[Collected data]
▬▬▬

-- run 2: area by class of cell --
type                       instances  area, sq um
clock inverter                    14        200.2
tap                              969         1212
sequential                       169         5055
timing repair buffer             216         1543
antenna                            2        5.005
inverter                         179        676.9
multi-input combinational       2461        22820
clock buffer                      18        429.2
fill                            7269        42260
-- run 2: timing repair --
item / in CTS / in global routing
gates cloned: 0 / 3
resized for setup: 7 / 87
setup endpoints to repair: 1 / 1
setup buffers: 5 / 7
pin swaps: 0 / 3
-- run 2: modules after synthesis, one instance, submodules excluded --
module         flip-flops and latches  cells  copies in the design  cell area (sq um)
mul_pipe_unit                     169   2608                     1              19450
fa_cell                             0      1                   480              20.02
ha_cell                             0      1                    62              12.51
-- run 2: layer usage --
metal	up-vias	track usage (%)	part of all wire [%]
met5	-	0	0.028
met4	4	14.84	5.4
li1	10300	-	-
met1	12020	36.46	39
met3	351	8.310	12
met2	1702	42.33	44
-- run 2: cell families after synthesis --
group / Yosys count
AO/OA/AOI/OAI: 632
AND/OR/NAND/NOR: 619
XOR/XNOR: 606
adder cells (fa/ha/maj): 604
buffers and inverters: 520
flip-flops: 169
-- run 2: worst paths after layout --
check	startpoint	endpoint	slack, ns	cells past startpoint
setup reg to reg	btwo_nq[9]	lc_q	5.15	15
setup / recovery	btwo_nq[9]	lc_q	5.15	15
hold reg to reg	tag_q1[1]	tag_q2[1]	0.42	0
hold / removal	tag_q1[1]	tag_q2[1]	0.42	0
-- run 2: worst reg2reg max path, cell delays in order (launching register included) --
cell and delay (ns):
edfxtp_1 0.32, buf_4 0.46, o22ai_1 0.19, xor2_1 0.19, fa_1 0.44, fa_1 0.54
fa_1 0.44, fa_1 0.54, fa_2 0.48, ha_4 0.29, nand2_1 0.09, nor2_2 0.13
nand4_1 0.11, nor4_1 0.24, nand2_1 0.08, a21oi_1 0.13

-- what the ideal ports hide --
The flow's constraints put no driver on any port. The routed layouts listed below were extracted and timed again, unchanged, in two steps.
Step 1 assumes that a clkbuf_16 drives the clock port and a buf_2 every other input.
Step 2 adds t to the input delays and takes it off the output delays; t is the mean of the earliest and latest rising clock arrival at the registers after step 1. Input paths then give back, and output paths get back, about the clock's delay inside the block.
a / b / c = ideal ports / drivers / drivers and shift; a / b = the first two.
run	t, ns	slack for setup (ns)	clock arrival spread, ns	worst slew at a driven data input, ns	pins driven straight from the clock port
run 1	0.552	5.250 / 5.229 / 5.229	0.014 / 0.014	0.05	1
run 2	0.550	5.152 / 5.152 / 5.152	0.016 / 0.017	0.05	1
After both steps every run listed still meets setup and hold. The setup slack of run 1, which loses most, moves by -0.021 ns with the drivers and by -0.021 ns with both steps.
This design comes from an exercise in tuning for small area on the open sky130 flow, not from production work.
The RTL was checked by simulation tests, not by an equivalence proof against the original design.
Power figures rest on the tool's default switching activity, not on a simulated workload.

==> module gshare_btb_predictor, before the edit <==
module gshare_btb_predictor #(
   parameter int HIST_LEN     = 5,
   parameter int BTB_IDX_BITS = 5
) (
   input  logic                clk,
   input  logic                reset,
   input  logic [31:0]         fetch_pc,
   input  logic                fetch_advance,
   output logic                pred_taken,
   output logic [31:0]         pred_next_pc,
   output logic [HIST_LEN-1:0] pred_hist,
   input  logic                upd_valid,
   input  logic [31:0]         upd_pc,
   input  logic                upd_is_branch,
   input  logic                upd_is_jump,
   input  logic                upd_taken,
   input  logic [31:0]         upd_target,
   input  logic [HIST_LEN-1:0] upd_hist,
   input  logic                upd_mispredict,
   output logic [31:0]         mispredict_cnt
);
   localparam int N  = 32;
   localparam int DW = 58;             
   logic ph;
   always_ff @(posedge clk) ph <= ~ph;
   logic [DW-1:0] bx  [N];             
   logic [N-1:0]  bv;                  
   logic [1:0]    px  [N];             
   logic [4:0]    ghr;
   logic [N-1:0] f_sel, fp_sel, u_sel, up_sel;
   logic [4:0]   f_pidx, u_pidx;
   assign f_pidx = fetch_pc[6:2] ^ ghr;
   assign u_pidx = upd_pc[6:2] ^ upd_hist;
   always_comb begin
      for (int i = 0; i < N; i++) begin
         f_sel[i]  = (fetch_pc[6:2] == i[4:0]);
         fp_sel[i] = (f_pidx == i[4:0]);
         u_sel[i]  = (upd_pc[6:2] == i[4:0]);
         up_sel[i] = (u_pidx == i[4:0]);
      end
   end
   localparam int RW = DW + 2;
   logic [RW-1:0] f_col [N];
   logic [RW-1:0] f_sl  [N];
   always_comb begin
      for (int i = 0; i < N; i++) begin
         f_col[i] = {px[i][1], bv[i], bx[i]};
         f_sl[i]  = {fp_sel[i], {(DW+1){f_sel[i]}}};
      end
   end
   logic [RW-1:0] f_grp [11];
   for (genvar g = 0; g < 10; g++) begin : g_rd
      for (genvar j = 0; j < RW; j++) begin : g_bit
         gbp_aoi222 u_aoi (
            .a0(f_col[3*g][j]),   .s0(f_sl[3*g][j]),
            .a1(f_col[3*g+1][j]), .s1(f_sl[3*g+1][j]),
            .a2(f_col[3*g+2][j]), .s2(f_sl[3*g+2][j]),
            .y (f_grp[g][j]));
      end
   end
   assign f_grp[10] = ~((f_col[30] & f_sl[30]) | (f_col[31] & f_sl[31]));
   logic [DW-1:0] f_rx, f_rd;
   logic          f_v, f_pbx, f_pb;
   always_comb begin
      logic [RW-1:0] acc;
      acc = '1;
      for (int g = 0; g < 11; g++) acc = acc & f_grp[g];
      {f_pbx, f_v, f_rx} = ~acc;
   end
   assign f_rd = f_rx ^ {DW{ph}};
   assign f_pb = f_pbx ^ ph;
   logic        f_hit, f_jump;
   logic [31:0] f_tgt;
   assign f_jump = f_rd[57];
   assign f_tgt  = f_rd[56:25];
   assign f_hit  = f_v && (f_rx[24:0] == (fetch_pc[31:7] ^ {25{ph}}));
   assign pred_taken = f_hit && (f_jump || f_pb);
   logic [31:0] pc4;
   logic [31:2] pc_c;
   always_comb begin
      pc_c[2] = 1'b1;
      for (int i = 3; i < 32; i++) pc_c[i] = &(fetch_pc[31:2] | ~({30{1'b1}} >> (32 - i)));
      pc4 = {fetch_pc[31:2] ^ pc_c[31:2], fetch_pc[1:0]};
   end
   assign pred_next_pc = pred_taken ? f_tgt : pc4;
   assign pred_hist    = ghr;
   logic          u_btb_wr, u_pht_wr;
   logic [DW-1:0] b_wd;
   assign u_btb_wr = upd_valid && (upd_is_jump || (upd_is_branch && upd_taken));
   assign u_pht_wr = upd_valid && upd_is_branch;
   assign b_wd     = u_btb_wr ? ({upd_is_jump, upd_target, upd_pc[31:7]} ^ {DW{ph}})
                              : {DW{1'b1}};
   for (genvar i = 0; i < N; i++) begin : g_btb
      logic a, b;
      assign a = u_btb_wr & u_sel[i];
      assign b = ~u_sel[i];
      logic [DW-1:0] nx;
      for (genvar j = 0; j < DW; j++) begin : g_bit
         gbp_o22ai u_c (.x(bx[i][j]), .a(a), .b(b), .d(b_wd[j]), .y(nx[j]));
      end
      always_ff @(posedge clk) begin
         bx[i] <= nx;
         bv[i] <= ~reset & (bv[i] | a);
      end
   end
   logic [1:0] u_cx, u_c, u_n, p_wd;
   always_comb begin
      u_cx = '0;
      for (int i = 0; i < N; i++) u_cx = u_cx | (px[i] & {2{up_sel[i]}});
   end
   assign u_c = u_cx ^ {2{ph}};
   always_comb begin
      u_n = u_c;
      if (upd_taken && u_c != 2'b11) u_n = u_c + 2'b01;
      else if (!upd_taken && u_c != 2'b00) u_n = u_c - 2'b01;
   end
   assign p_wd = reset    ? (2'b01 ^ {2{ph}}) :
                 u_pht_wr ? (u_n ^ {2{ph}}) : 2'b11;
   for (genvar i = 0; i < N; i++) begin : g_pht
      logic a, b;
      assign a = reset | (u_pht_wr & up_sel[i]);
      assign b = ~reset & ~up_sel[i];
      logic [1:0] nx;
      for (genvar j = 0; j < 2; j++) begin : g_bit
         gbp_o22ai u_c (.x(px[i][j]), .a(a), .b(b), .d(p_wd[j]), .y(nx[j]));
      end
      always_ff @(posedge clk)
         px[i] <= nx;
   end
   logic [4:0] ghr_next;
   always_comb begin
      ghr_next = ghr;
      if (upd_valid && upd_mispredict && upd_is_branch)
         ghr_next = {upd_hist[3:0], upd_taken};
      else if (upd_valid && upd_mispredict && upd_is_jump)
         ghr_next = upd_hist;
      else if (fetch_advance && f_hit && !f_jump)
         ghr_next = {ghr[3:0], pred_taken};
   end
   always_ff @(posedge clk) begin
      if (reset) ghr <= '0;
      else       ghr <= ghr_next;
   end
   logic        c_inc;
   logic [32:0] c_c;
   always_comb begin
      c_c[0] = 1'b1;
      for (int i = 1; i < 33; i++) c_c[i] = c_c[i-1] & mispredict_cnt[i-1];
   end
   assign c_inc = upd_valid && upd_mispredict && !c_c[32];
   always_ff @(posedge clk) begin
      if (reset) mispredict_cnt <= '0;
      else       mispredict_cnt <= mispredict_cnt ^ (c_c[31:0] & {32{c_inc}});
   end
   logic unused_ok;
   assign unused_ok = &{1'b0, fetch_pc[1:0], upd_pc[1:0]};
endmodule
Background: an optimization exercise with open tools, aiming at small area. Do not read the settings as production practice.
Function was checked by simulation only, so behaviour that the tests miss may differ from the original. No driver is modelled on the clock port, so clocking that relies on it looks cheaper here than on a real chip.

Design dm_bus_responder, start of the top module:
module dm_bus_responder #(
  parameter int unsigned DEPTH_WORDS = 64,
  parameter int unsigned WAIT_CYCLES = 2,
  parameter logic [31:0] BASE_ADDR   = 32'h0000_0000
) (
  input  logic        clk,
  input  logic        rst,
  input  logic        req,
  input  logic        we,
  input  logic [31:0] addr,
  input  logic [31:0] wdata,
  input  logic [3:0]  be,
  output logic [31:0] rdata,
  output logic        ready,
  output logic        err,
  output logic        busy
);
==> flow/config.mk <==
export PLATFORM = sky130hd
export DESIGN_NAME = dm_bus_responder
export DESIGN_NICKNAME = dm_bus_responder
export VERILOG_FILES = /design/flow/design.v
export SDC_FILE = /design/flow/constraint.sdc
export NUM_CORES = 4
export LEC_CHECK = 0
export CAP_MARGIN = 0
export CORE_MARGIN = 2
export CORE_UTILIZATION = 70
export CTS_CLUSTER_DIAMETER = 80
export CTS_CLUSTER_SIZE = 30
export PLACE_DENSITY = 0.8
export SLEW_MARGIN = 0
export SYNTH_HIERARCHICAL = 1
==> flow/constraint.sdc <==
create_clock -name core_clock -period 8.0 [get_ports {clk}]
set_input_delay 1.6000 -clock core_clock [delete_from_list [all_inputs] [get_ports {clk}]]
set_output_delay 1.6000 -clock core_clock [all_outputs]
set_load 0.01 [all_outputs]
standard.sh (not shown) runs the stock make flow with config.mk's settings and CLKGATE_MAP_FILE= SYNTH_SCRIPT=/design/flow/synth_recipe.tcl, a recipe that flattens the netlist after the stock synthesis.
==> flow/flow/run.sh <==
#!/bin/bash
# Own flow: the standard layout (standard.sh) with two knobs changed
# through ORFS environment variables:
#  - CTS without dummy loads, with larger sink clusters (fewer clock buffers);
#  - port buffers use buf_1 instead of the default cell.
# Synthesis is the standard one, unchanged.
set -euo pipefail
export CTS_ARGS="-sink_clustering_enable -repair_clock_nets -dont_use_dummy_load -sink_clustering_size 30 -sink_clustering_max_diameter 80"
export BUFFER_PORTS_ARGS="-buffer_cell sky130_fd_sc_hd__buf_1"
bash standard.sh > standard.log 2>&1
The first run ran to the end with no violations.
Then changed:
--- a/flow/flow/run.sh
+++ b/flow/flow/run.sh
@@ -7,3 +7,3 @@
 set -euo pipefail
-export CTS_ARGS="-sink_clustering_enable -repair_clock_nets -dont_use_dummy_load -sink_clustering_size 30 -sink_clustering_max_diameter 80"
+export CTS_ARGS="-sink_clustering_enable -repair_clock_nets -dont_use_dummy_load -sink_clustering_size 32 -sink_clustering_max_diameter 80"
 export BUFFER_PORTS_ARGS="-buffer_cell sky130_fd_sc_hd__buf_1"
Settings changed: CAP_MARGIN 0 to 20, SLEW_MARGIN 0 to 20.
=> The new run finished with timing, DRC and antenna clean. Final area hardly moves. Core utilization barely changes. Count of clock-buffer cells in the layout drops by 4. Setup slack degrades by 0.061 ns. Via count stays flat. Register-to-register slack degrades by 0.02 ns.
Then changed:
--- a/flow/flow/run.sh
+++ b/flow/flow/run.sh
@@ -7,3 +7,3 @@
 set -euo pipefail
-export CTS_ARGS="-sink_clustering_enable -repair_clock_nets -dont_use_dummy_load -sink_clustering_size 32 -sink_clustering_max_diameter 80"
+export CTS_ARGS="-sink_clustering_enable -repair_clock_nets -dont_use_dummy_load -sink_clustering_size 30 -sink_clustering_max_diameter 80"
 export BUFFER_PORTS_ARGS="-buffer_cell sky130_fd_sc_hd__buf_1"
The new run completed with no timing, DRC or antenna violations.
Worst setup slack degrades by 0.084 ns.
Clock skew shrinks by 0.024 ns.
Synthesized area is unchanged.
Final cell count hardly moves.
Wire length is higher by 0.59%.
Count of clock-buffer cells in the layout grows by 4.
Hold slack improves by 0.0056 ns.
Core utilization goes up by 0.13 points.
First-iteration DRC count goes up by 3.0%.
Then changed:
Settings changed: CAP_MARGIN 20 to 10, SLEW_MARGIN 20 to 10.
After rerunning:
- register-to-register slack is worse by 0.03 ns
- design area stays flat
- maximum frequency came out higher by 2.2%
Then changed:
--- a/flow/flow/run.sh
+++ b/flow/flow/run.sh
@@ -7,3 +7,3 @@
 set -euo pipefail
-export CTS_ARGS="-sink_clustering_enable -repair_clock_nets -dont_use_dummy_load -sink_clustering_size 30 -sink_clustering_max_diameter 80"
+export CTS_ARGS="-sink_clustering_enable -repair_clock_nets -dont_use_dummy_load -sink_clustering_size 34 -sink_clustering_max_diameter 80"
 export BUFFER_PORTS_ARGS="-buffer_cell sky130_fd_sc_hd__buf_1"
Settings changed: CAP_MARGIN 10 to 20, SLEW_MARGIN 10 to 20.
After rerunning: The changed run finished with timing, DRC and antenna clean; routed wire length fell by 0.66%; global-route usage fell by 0.15 points; count of clock-buffer cells in the layout fell by 8; sequential share of layout area rose by 0.25 points; setup slack loses 0.096 ns.
Then changed:
--- a/flow/flow/run.sh
+++ b/flow/flow/run.sh
@@ -7,3 +7,3 @@
 set -euo pipefail
-export CTS_ARGS="-sink_clustering_enable -repair_clock_nets -dont_use_dummy_load -sink_clustering_size 34 -sink_clustering_max_diameter 80"
+export CTS_ARGS="-sink_clustering_enable -repair_clock_nets -dont_use_dummy_load -sink_clustering_size 32 -sink_clustering_max_diameter 80"
 export BUFFER_PORTS_ARGS="-buffer_cell sky130_fd_sc_hd__buf_1"
Settings changed: PLACE_DENSITY 0.8 to 0.9.
After rerunning: The changed run finished clean. Synthesized cell count is unchanged. Global-route usage is higher by 2.7 points. Via count is higher by about 5.3%. Setup slack improved by 0.078 ns.

Another version of the RTL of dm_bus_responder (not shown whole).
Size in the first run: ~2,200 flip-flops, ~69,000 µm² of cells after synthesis.
// dm_bus_responder
module dm_bus_responder #(
  parameter int unsigned DEPTH_WORDS = 64,
  parameter int unsigned WAIT_CYCLES = 2,
  parameter logic [31:0] BASE_ADDR   = 32'h0000_0000
) (
  input  logic        clk,
  input  logic        rst,
  input  logic        req,
  input  logic        we,
  input  logic [31:0] addr,
  input  logic [31:0] wdata,
  input  logic [3:0]  be,
  output logic [31:0] rdata,
  output logic        ready,
  output logic        err,
  output logic        busy
);
  localparam int NP = 32;   
  logic [1:0]  st_q;
  logic        p_q;                  
  logic [63:0] valid_q;
  logic [31:0] rdata_q;
  logic [5:0]  idx_q;
  logic        we_q, err_q;
  logic [3:0]  be_q;
  logic [31:0] wd_q;
  logic [NP-1:0][31:0] sa_q, sb_q;
  logic idle, s1, s2;
  assign idle = (st_q == 2'b00);
  assign s1   = (st_q == 2'b01);
  assign s2   = (st_q == 2'b11);
  logic accept;
  assign accept = idle & req;
  logic [5:0] idx_d;
  logic       we_d, err_d;
  logic [3:0] be_d;
  logic       err_in;
  assign err_in = (addr[1:0] != 2'b00) || (addr[31:8] != 24'd0);
  assign idx_d  = idle ? addr[7:2] : idx_q;
  assign we_d   = idle ? we        : we_q;
  assign err_d  = idle ? err_in    : err_q;
  assign be_d   = idle ? be        : be_q;
  always_ff @(posedge clk) begin
    idx_q <= idx_d;
    we_q  <= we_d;
    err_q <= err_d;
    be_q  <= be_d;
    wd_q  <= wdata;
  end
  logic valid_sel;
  assign valid_sel = valid_q[idx_d];
  logic [NP-1:0] pdec;
  always_comb begin
  ...
Settings: LEC_CHECK=0, CAP_MARGIN=20, CORE_MARGIN=2, CORE_UTILIZATION=70, CTS_CLUSTER_DIAMETER=80, CTS_CLUSTER_SIZE=30, PLACE_DENSITY=0.8, SLEW_MARGIN=20, SYNTH_HIERARCHICAL=1; clock period 8.0 ns.
==> flow/flow/run.sh <==
#!/bin/bash
# Own flow: the standard layout (standard.sh) with three knobs changed
# through ORFS environment variables:
#  - CTS without dummy loads, with larger sink clusters (fewer clock buffers);
#  - port buffers use buf_1 instead of the default cell;
#  - power recovery (downsizing of non-critical gates) after global route.
# Synthesis is the standard one, unchanged.
set -euo pipefail
export CTS_ARGS="-sink_clustering_enable -repair_clock_nets -dont_use_dummy_load -sink_clustering_size 30 -sink_clustering_max_diameter 80"
export BUFFER_PORTS_ARGS="-buffer_cell sky130_fd_sc_hd__buf_1"
export RECOVER_POWER=100
bash standard.sh > standard.log 2>&1
The starting point finished but failed the layout checks on max-capacitance violations, max-slew violations.
Rerun with:
==> flow/run.sh (new file) <==
#!/bin/bash
# synth_recipe.tcl (not shown) runs the flow's synth.tcl, then flattens the netlist and writes it again
# the make line also repeats each setting of config.mk as NAME=value (left out here)
make -C /OpenROAD-flow-scripts/flow DESIGN_CONFIG=/design/flow/config.mk WORK_HOME=/design/flow/orfs CLKGATE_MAP_FILE= SYNTH_SCRIPT=/design/flow/synth_recipe.tcl finish
removed: flow/flow/run.sh
removed: flow/standard.sh
The new run finished with timing, DRC and antenna clean. Clock-buffer cell count grows by 30. Sequential share of layout area fell by 0.99 points.

== willow ==
Another version of the RTL of dm_bus_responder (not shown whole).
Size in the first run: roughly 2100 flip-flops, ~0.058 sq mm of cells after synthesis.
==> flow/design.v (excerpt) <==
module dm_bus_responder #(
  parameter int unsigned DEPTH_WORDS = 64,
  parameter int unsigned WAIT_CYCLES = 2,
  parameter logic [31:0] BASE_ADDR   = 32'h0000_0000
) (
  input  logic        clk,
  input  logic        rst,
  input  logic        req,
  input  logic        we,
  input  logic [31:0] addr,
  input  logic [31:0] wdata,
  input  logic [3:0]  be,
  output logic [31:0] rdata,
  output logic        ready,
  output logic        err,
  output logic        busy
);
  localparam int NR = 11;   
  logic [1:0]    st_q;
  logic [1:0]    c_q;                  
  logic [2:0]    t_q;                  
  logic [NR-1:0] valid_q;
  logic [31:0]   dat_q;
  logic [5:0]  idx_q;
  logic        we_q, err_q;
  logic [3:0]  be_q;
  logic [NR-2:0][5:0][31:0] m_q;
  logic [3:0][31:0]         n_q;       
  logic idle;
  assign idle  = (st_q == 2'b00);
  assign ready = (st_q == 2'b10);
  assign busy  = ~idle;
  logic accept;
  assign accept = idle & req;
  logic [5:0] idx_d;
  logic       we_d, err_d;
  logic [3:0] be_d;
  logic       err_in;
  assign err_in = (addr[1:0] != 2'b00) || (addr[31:8] != 24'd0);
  assign idx_d  = idle ? addr[7:2] : idx_q;
  assign we_d   = idle ? we        : we_q;
  assign err_d  = idle ? err_in    : err_q;
  assign be_d   = idle ? be        : be_q;
  always_ff @(posedge clk) begin
    idx_q <= idx_d;
    we_q  <= we_d;
    err_q <= err_d;
    be_q  <= be_d;
  end
  logic [NR-1:0] rsel;
  logic [2:0]    slot;
  always_comb begin
    case (idx_d)
      6'd0: begin rsel = 11'd1 << 0; slot = 3'd0; end
      6'd1: begin rsel = 11'd1 << 0; slot = 3'd1; end
      6'd2: begin rsel = 11'd1 << 0; slot = 3'd2; end
      6'd3: begin rsel = 11'd1 << 0; slot = 3'd3; end
      6'd4: begin rsel = 11'd1 << 0; slot = 3'd4; end
      6'd5: begin rsel = 11'd1 << 0; slot = 3'd5; end
      6'd6: begin rsel = 11'd1 << 1; slot = 3'd0; end
      6'd7: begin rsel = 11'd1 << 1; slot = 3'd1; end
      6'd8: begin rsel = 11'd1 << 1; slot = 3'd2; end
      6'd9: begin rsel = 11'd1 << 1; slot = 3'd3; end
  ...
make LEC_CHECK=0 CAP_MARGIN=20 CORE_MARGIN=2 CORE_UTILIZATION=70 CTS_CLUSTER_DIAMETER=80 CTS_CLUSTER_SIZE=30 PLACE_DENSITY=0.8 SLEW_MARGIN=20 SYNTH_HIERARCHICAL=1 finish   # period 8.0 ns
run.sh (not shown) runs the stock make flow with config.mk's settings and CLKGATE_MAP_FILE= SYNTH_SCRIPT=/design/flow/synth_recipe.tcl, a recipe that flattens the netlist after the stock synthesis.
Stock flow here: none of the scripts above is used.
## Diff of input files: indigo against willow
==> flow/flow/run.sh (new file) <==
#!/bin/bash
# Own flow: the standard layout (standard.sh) with two knobs changed
# through ORFS environment variables:
#  - CTS without dummy loads, with larger sink clusters (fewer clock buffers);
#  - port buffers use buf_1 instead of the default cell.
# Synthesis is the standard one, unchanged.
set -euo pipefail
export CTS_ARGS="-sink_clustering_enable -repair_clock_nets -dont_use_dummy_load -sink_clustering_size 30 -sink_clustering_max_diameter 80"
export BUFFER_PORTS_ARGS="-buffer_cell sky130_fd_sc_hd__buf_1"
bash standard.sh > standard.log 2>&1
==> flow/standard.sh (new file) <==
#!/bin/bash
# synth_recipe.tcl (not shown) runs the flow's synth.tcl, then flattens the netlist and writes it again
# the make line also repeats each setting of config.mk as NAME=value (left out here)
make -C /OpenROAD-flow-scripts/flow DESIGN_CONFIG=/design/flow/config.mk WORK_HOME=/design/flow/orfs CLKGATE_MAP_FILE= SYNTH_SCRIPT=/design/flow/synth_recipe.tcl "${@:-finish}"
removed: flow/run.sh
## What came out
On aggregate routed wire length, willow loses to indigo. The more densely filled core belongs to willow, not indigo. Between willow and indigo, via count of the first global-routing pass is lower for indigo, willow comes in above that. Going from willow to indigo, number of clock buffers in the layout shrank by more than 10%. Between willow and indigo, routed via count decreased. Comparing indigo with willow, the total area of multi-input combinational cells came out essentially unchanged.
What xenon does differently from indigo at the input level:
==> flow/flow/run.sh <==
#!/bin/bash
# Own flow: the standard layout (standard.sh) with three knobs changed
# through ORFS environment variables:
#  - CTS without dummy loads, with larger sink clusters (fewer clock buffers);
#  - port buffers use buf_1 instead of the default cell;

# Synthesis is the standard one, unchanged.
set -euo pipefail
export CTS_ARGS="-sink_clustering_enable -repair_clock_nets -dont_use_dummy_load -sink_clustering_size 30 -sink_clustering_max_diameter 80"
export BUFFER_PORTS_ARGS="-buffer_cell sky130_fd_sc_hd__buf_1"
bash standard.sh > standard.log 2>&1
Results
Comparing xenon against indigo, there is no change at all in global-route usage. From xenon to indigo, count of nets left with antenna violations after detail routing did not move at all.

static timing again, ports no longer ideal:
How much do the figures lean on ideal ports? The routed layouts below were timed once more, with nothing changed but the port constraints.
Step 1 assumes that a clkbuf_16 drives the clock port and a buf_2 every other input.
Step 2 moves the port delays by t, midway between the first and last clock arrival at a register: inputs arrive t later, outputs are due t later. That takes back most of the time a late clock gives input paths.
a / b / c = ideal ports / drivers / drivers and shift; a / b = the first two.
run	t (ns)	setup WS [ns]	worst setup path at the end	cell pins on the clock port's net
the first run of note 1	0.733	1.005 / 0.932 / 0.964	input to register	1
the second run of note 1	0.710	0.944 / 0.876 / 0.999	input to register	1
the third run of note 1	0.728	0.860 / 0.788 / 1.084	input to register	1
the fourth run of note 1	0.734	1.014 / 0.942 / 0.988	input to register	1
the fifth run of note 1	0.726	0.917 / 0.845 / 1.030	input to register	1
the sixth run of note 1	0.720	0.995 / 0.995 / 0.816	input to register	1
the first run of note 2	0.746	0.617 / 0.617 / 0.617	register to register	1
the second run of note 2	0.783	0.882 / 0.851 / 0.851	input to output	1
willow	0.731	0.951 / 0.923 / 0.902	input to register	1
indigo	0.719	1.078 / 1.011 / 1.223	input to register	1
xenon	0.719	1.078 / 1.011 / 1.223	input to register	1
For the sixth run of note 1, which loses most, drivers alone change the setup slack by 0.000 ns; drivers and shift together by -0.179 ns.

▬▬▬

• _Try it_: Only the lines above starting at the one containing "cell and delay" and ending at the one containing "from the clock port", both included, are to be returned, exactly as they read.

• _Solution_:
cell and delay (ns):
edfxtp_1 0.32, buf_4 0.46, o22ai_1 0.19, xor2_1 0.19, fa_1 0.44, fa_1 0.54
fa_1 0.44, fa_1 0.54, fa_2 0.48, ha_4 0.29, nand2_1 0.09, nor2_2 0.13
nand4_1 0.11, nor4_1 0.24, nand2_1 0.08, a21oi_1 0.13

-- what the ideal ports hide --
The flow's constraints put no driver on any port. The routed layouts listed below were extracted and timed again, unchanged, in two steps.
Step 1 assumes that a clkbuf_16 drives the clock port and a buf_2 every other input.
Step 2 adds t to the input delays and takes it off the output delays; t is the mean of the earliest and latest rising clock arrival at the registers after step 1. Input paths then give back, and output paths get back, about the clock's delay inside the block.
a / b / c = ideal ports / drivers / drivers and shift; a / b = the first two.
run	t, ns	slack for setup (ns)	clock arrival spread, ns	worst slew at a driven data input, ns	pins driven straight from the clock port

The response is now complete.